= Beginning of Section =
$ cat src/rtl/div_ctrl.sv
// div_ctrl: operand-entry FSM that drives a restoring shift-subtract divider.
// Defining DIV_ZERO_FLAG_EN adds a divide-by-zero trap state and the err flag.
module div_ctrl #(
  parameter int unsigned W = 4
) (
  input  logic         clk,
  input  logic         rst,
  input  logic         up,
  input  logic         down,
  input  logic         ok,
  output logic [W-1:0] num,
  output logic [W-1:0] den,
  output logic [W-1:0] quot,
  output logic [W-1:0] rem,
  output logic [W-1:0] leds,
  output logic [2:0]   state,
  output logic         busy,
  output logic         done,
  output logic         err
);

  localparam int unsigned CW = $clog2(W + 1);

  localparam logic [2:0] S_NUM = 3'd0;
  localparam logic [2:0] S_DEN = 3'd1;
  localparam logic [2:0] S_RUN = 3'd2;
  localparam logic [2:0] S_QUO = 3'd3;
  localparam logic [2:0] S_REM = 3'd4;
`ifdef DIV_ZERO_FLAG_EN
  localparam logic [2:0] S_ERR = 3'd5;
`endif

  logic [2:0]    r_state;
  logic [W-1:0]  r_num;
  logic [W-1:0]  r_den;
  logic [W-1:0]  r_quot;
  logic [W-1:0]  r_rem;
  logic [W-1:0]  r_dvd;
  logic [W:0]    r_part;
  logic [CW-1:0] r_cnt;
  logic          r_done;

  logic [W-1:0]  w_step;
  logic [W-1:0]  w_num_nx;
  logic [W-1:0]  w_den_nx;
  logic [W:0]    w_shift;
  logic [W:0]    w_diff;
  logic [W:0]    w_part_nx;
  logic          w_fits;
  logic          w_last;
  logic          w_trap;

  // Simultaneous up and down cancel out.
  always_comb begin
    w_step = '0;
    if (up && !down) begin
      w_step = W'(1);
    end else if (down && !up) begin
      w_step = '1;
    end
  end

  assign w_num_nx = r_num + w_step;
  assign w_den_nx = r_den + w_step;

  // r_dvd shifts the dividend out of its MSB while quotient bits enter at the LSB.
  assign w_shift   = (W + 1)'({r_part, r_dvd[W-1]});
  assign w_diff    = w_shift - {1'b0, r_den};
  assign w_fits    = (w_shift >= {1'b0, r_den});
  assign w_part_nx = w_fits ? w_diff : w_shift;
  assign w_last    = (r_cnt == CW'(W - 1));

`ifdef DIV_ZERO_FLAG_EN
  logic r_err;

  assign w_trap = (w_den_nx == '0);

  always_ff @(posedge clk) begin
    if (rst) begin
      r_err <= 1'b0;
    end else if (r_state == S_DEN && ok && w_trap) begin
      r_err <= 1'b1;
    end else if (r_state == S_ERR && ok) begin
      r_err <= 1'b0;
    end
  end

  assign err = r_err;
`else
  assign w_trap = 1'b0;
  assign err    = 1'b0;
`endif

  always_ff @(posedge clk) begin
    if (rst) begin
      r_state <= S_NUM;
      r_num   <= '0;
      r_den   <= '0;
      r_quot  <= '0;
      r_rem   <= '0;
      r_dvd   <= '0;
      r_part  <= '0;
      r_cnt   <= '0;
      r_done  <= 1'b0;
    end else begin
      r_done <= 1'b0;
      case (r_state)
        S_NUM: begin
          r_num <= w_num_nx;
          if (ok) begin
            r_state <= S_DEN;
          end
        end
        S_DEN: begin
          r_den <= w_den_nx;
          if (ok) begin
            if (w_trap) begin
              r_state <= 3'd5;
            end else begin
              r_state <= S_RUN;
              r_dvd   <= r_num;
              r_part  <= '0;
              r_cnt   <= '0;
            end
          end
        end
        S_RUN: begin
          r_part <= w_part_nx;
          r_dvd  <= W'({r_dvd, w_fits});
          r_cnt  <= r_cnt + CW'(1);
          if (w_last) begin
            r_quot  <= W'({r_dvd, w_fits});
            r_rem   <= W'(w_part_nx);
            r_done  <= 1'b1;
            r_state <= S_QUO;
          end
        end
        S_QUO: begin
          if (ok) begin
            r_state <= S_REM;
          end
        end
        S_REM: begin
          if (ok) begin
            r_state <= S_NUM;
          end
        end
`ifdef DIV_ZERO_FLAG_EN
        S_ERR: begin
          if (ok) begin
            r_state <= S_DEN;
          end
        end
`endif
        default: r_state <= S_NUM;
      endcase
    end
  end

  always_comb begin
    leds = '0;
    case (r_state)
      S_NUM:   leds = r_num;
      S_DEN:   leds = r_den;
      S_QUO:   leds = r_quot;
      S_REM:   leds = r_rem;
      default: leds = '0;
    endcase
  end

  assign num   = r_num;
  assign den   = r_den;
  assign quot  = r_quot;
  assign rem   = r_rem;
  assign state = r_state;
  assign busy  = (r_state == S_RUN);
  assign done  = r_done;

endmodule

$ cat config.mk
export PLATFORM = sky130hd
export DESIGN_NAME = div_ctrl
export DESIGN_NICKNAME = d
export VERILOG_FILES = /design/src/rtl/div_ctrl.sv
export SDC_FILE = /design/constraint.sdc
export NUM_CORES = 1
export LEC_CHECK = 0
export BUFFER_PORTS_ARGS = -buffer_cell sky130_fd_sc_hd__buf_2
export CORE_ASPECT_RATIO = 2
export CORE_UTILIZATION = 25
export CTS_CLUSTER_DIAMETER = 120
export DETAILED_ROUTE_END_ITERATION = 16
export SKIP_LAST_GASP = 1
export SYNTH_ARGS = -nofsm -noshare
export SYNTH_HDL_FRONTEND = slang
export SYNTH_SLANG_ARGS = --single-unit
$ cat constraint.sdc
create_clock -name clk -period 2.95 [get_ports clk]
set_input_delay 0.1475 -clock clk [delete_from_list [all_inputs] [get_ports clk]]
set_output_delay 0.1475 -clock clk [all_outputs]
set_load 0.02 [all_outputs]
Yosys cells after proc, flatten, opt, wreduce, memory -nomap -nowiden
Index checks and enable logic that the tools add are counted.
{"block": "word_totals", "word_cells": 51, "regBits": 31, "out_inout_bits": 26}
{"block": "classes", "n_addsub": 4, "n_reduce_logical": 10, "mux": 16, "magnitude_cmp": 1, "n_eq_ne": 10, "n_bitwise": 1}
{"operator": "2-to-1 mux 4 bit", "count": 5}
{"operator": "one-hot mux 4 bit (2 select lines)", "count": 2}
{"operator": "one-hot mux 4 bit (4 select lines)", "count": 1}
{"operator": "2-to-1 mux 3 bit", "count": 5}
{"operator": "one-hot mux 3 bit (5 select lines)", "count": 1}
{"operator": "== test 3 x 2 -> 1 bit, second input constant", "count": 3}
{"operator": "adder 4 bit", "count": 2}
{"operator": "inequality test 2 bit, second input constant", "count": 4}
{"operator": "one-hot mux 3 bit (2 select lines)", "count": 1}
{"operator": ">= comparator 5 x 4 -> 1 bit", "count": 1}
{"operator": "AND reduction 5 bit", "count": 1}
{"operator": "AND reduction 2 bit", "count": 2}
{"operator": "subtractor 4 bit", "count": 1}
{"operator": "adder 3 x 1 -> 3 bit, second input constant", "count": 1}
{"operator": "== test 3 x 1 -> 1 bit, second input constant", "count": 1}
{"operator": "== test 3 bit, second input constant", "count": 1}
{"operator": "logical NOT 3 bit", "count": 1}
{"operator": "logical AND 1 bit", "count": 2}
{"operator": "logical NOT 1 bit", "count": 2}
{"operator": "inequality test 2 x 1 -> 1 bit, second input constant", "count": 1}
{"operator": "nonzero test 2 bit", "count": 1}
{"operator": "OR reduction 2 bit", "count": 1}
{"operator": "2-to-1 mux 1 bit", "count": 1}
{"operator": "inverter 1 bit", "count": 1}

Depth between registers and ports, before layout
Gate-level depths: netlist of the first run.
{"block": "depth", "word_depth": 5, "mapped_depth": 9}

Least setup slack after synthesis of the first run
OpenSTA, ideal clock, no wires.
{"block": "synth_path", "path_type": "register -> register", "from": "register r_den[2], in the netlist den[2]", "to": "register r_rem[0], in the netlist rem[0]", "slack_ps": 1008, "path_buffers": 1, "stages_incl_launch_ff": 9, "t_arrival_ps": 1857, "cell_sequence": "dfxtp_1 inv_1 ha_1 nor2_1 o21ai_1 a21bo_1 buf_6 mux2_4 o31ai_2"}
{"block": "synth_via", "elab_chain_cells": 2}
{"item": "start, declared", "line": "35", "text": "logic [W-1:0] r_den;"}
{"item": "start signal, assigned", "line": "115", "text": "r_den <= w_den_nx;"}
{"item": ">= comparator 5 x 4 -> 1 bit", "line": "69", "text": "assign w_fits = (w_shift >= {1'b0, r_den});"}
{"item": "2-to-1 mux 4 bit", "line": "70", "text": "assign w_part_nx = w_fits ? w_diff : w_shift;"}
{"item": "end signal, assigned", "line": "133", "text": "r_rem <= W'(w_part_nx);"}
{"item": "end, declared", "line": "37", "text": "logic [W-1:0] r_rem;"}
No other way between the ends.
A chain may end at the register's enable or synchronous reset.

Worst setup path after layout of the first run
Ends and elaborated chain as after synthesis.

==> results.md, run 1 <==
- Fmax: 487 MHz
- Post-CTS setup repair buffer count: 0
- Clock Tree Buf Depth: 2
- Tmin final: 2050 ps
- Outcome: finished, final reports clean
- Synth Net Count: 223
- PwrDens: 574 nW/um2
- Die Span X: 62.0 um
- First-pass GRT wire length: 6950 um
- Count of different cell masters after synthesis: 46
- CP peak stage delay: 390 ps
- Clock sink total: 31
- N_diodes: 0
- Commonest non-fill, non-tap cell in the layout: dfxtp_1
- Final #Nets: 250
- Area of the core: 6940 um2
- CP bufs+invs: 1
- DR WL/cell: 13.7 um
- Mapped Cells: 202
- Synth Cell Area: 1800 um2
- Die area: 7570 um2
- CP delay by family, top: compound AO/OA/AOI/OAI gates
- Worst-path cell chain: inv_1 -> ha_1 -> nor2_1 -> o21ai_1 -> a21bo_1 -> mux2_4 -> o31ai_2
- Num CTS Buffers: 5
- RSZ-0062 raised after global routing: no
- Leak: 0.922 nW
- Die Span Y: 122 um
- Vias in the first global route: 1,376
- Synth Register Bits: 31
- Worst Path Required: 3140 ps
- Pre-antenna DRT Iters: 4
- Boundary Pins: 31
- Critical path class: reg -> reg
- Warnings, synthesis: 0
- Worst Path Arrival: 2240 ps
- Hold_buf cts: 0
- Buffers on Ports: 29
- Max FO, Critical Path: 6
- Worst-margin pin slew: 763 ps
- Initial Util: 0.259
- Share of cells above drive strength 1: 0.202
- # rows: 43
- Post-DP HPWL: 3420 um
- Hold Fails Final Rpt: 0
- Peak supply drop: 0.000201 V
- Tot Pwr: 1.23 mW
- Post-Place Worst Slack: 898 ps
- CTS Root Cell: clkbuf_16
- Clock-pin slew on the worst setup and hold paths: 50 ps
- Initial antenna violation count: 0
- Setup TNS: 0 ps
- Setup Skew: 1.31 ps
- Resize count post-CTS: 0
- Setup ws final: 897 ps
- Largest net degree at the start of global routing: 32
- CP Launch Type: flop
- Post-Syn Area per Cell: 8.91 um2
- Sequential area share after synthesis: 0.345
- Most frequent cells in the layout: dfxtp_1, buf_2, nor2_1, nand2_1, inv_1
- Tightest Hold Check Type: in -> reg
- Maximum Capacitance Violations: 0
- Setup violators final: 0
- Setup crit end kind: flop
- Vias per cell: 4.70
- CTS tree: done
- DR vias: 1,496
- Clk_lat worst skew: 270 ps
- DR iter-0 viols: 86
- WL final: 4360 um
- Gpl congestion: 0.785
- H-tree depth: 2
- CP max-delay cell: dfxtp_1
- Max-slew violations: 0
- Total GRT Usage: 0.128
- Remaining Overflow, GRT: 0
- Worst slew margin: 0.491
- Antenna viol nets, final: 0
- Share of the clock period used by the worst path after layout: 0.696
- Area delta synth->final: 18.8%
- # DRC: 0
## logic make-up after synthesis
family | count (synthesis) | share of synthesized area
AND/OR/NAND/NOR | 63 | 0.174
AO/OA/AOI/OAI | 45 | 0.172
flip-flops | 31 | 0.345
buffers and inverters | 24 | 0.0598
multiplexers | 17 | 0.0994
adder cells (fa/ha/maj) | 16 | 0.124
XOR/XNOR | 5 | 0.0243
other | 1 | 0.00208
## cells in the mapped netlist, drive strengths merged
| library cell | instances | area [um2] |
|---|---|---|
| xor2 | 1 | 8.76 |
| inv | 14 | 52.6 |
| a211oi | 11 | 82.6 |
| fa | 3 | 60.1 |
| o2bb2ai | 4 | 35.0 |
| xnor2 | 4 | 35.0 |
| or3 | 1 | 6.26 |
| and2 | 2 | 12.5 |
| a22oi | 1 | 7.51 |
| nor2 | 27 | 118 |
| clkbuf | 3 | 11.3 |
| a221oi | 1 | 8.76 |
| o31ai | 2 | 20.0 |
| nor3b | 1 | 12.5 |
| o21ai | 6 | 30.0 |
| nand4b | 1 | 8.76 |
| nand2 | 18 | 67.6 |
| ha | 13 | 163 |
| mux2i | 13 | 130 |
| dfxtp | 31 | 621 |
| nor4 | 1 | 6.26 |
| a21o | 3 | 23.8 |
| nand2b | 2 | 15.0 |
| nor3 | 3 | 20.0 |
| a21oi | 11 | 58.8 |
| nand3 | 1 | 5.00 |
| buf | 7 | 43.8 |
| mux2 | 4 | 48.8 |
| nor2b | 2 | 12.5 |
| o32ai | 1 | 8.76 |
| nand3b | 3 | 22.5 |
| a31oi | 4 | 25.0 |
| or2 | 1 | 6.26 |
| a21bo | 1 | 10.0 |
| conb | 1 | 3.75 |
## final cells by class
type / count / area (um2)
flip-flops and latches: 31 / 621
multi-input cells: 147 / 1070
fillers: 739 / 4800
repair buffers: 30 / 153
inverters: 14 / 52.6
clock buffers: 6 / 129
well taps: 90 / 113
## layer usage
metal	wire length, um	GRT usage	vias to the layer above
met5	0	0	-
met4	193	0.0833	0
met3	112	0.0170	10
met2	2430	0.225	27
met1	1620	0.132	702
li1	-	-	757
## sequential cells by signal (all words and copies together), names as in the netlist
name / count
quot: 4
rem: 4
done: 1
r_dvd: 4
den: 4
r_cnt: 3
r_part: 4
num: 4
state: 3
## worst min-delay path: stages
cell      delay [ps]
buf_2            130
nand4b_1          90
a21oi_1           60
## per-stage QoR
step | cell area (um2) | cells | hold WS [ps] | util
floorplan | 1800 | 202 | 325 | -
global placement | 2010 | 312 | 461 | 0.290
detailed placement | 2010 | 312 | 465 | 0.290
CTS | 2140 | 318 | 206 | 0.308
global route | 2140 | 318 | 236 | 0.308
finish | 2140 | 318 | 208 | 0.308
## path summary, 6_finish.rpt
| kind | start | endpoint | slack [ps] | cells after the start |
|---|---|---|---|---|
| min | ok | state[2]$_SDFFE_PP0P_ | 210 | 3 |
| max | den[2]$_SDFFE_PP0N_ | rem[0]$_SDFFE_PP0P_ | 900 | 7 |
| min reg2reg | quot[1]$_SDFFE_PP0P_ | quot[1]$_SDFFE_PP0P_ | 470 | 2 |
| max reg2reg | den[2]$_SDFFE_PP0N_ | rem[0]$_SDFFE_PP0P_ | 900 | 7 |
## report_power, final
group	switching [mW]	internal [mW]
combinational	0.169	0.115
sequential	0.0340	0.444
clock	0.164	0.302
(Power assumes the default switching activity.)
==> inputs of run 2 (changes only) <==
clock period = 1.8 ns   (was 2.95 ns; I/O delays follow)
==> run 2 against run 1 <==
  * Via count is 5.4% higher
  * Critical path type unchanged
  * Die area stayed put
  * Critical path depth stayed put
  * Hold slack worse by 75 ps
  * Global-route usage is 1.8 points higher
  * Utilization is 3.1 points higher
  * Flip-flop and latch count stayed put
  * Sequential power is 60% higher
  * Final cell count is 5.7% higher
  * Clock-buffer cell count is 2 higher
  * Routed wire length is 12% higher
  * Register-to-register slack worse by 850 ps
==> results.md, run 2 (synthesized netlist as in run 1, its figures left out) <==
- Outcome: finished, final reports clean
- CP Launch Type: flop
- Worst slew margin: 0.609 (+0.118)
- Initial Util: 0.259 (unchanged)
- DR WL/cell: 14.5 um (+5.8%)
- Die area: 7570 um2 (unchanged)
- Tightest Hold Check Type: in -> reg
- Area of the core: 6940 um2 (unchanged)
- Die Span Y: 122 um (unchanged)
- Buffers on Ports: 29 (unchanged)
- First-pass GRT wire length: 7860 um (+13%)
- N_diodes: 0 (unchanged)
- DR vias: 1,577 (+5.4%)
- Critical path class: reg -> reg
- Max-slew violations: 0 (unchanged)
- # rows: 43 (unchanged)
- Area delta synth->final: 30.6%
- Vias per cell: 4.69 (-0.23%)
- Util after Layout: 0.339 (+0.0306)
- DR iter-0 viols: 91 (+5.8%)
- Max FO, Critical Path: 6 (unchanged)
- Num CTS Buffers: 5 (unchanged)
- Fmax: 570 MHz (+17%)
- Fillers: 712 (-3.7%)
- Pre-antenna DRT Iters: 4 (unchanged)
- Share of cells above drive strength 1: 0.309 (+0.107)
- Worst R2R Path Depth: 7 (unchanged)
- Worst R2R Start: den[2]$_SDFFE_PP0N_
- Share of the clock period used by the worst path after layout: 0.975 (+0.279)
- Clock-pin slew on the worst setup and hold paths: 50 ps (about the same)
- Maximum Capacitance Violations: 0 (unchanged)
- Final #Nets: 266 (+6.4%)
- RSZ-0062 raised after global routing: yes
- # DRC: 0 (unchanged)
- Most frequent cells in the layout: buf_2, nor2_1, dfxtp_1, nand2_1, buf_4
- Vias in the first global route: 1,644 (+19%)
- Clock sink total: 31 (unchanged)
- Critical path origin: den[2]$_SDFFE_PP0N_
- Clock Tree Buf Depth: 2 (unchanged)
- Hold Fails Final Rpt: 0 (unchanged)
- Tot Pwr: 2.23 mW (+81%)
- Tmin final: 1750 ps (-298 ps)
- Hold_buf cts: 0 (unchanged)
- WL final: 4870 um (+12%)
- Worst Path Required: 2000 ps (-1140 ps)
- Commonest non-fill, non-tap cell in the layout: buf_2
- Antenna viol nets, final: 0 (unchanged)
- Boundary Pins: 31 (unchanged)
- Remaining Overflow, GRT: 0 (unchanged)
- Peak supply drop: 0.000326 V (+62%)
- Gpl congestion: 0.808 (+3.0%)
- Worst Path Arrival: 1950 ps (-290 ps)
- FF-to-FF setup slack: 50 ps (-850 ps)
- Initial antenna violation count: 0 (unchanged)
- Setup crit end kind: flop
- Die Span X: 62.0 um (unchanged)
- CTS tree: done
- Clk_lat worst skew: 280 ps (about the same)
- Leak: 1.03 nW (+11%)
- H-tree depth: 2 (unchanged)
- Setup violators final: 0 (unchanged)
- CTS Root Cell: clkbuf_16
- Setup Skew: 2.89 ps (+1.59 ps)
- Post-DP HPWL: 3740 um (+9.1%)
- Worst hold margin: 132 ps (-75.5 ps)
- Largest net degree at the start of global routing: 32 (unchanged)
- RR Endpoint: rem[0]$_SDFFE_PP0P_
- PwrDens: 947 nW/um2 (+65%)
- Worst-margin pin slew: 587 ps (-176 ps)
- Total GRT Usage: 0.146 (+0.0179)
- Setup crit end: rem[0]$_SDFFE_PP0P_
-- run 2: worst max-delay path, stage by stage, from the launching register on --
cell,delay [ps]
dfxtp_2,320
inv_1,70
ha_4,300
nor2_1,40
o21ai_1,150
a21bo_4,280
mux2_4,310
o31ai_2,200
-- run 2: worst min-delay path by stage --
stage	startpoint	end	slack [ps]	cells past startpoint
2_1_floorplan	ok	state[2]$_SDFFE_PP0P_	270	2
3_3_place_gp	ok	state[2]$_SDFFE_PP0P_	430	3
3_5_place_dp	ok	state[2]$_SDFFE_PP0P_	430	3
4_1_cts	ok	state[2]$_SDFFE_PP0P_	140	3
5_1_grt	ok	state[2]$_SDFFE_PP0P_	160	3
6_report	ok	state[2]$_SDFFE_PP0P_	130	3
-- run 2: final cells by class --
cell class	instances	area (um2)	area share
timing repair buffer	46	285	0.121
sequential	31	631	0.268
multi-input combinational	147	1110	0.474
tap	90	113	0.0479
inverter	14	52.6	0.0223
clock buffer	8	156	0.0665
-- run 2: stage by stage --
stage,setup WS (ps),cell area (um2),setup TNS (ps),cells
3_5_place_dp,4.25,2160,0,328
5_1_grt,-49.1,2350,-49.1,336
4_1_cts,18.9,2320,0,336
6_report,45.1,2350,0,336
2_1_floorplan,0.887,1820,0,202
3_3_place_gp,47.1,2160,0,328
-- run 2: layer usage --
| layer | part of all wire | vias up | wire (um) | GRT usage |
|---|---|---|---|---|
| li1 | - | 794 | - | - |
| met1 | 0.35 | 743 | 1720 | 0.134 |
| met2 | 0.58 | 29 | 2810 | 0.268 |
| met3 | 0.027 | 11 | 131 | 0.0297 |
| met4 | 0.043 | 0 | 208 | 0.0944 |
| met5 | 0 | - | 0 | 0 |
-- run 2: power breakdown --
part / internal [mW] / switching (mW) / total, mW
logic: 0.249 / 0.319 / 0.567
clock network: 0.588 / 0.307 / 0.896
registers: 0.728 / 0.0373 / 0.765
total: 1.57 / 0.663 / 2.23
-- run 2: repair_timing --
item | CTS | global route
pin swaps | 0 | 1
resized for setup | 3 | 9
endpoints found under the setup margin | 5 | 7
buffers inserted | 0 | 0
= End of Section =
## What is expected:
Search the entries for the word "declared", then list each line that holds it.

## Response to the task:
{"item": "start, declared", "line": "35", "text": "logic [W-1:0] r_den;"}
{"item": "end, declared", "line": "37", "text": "logic [W-1:0] r_rem;"}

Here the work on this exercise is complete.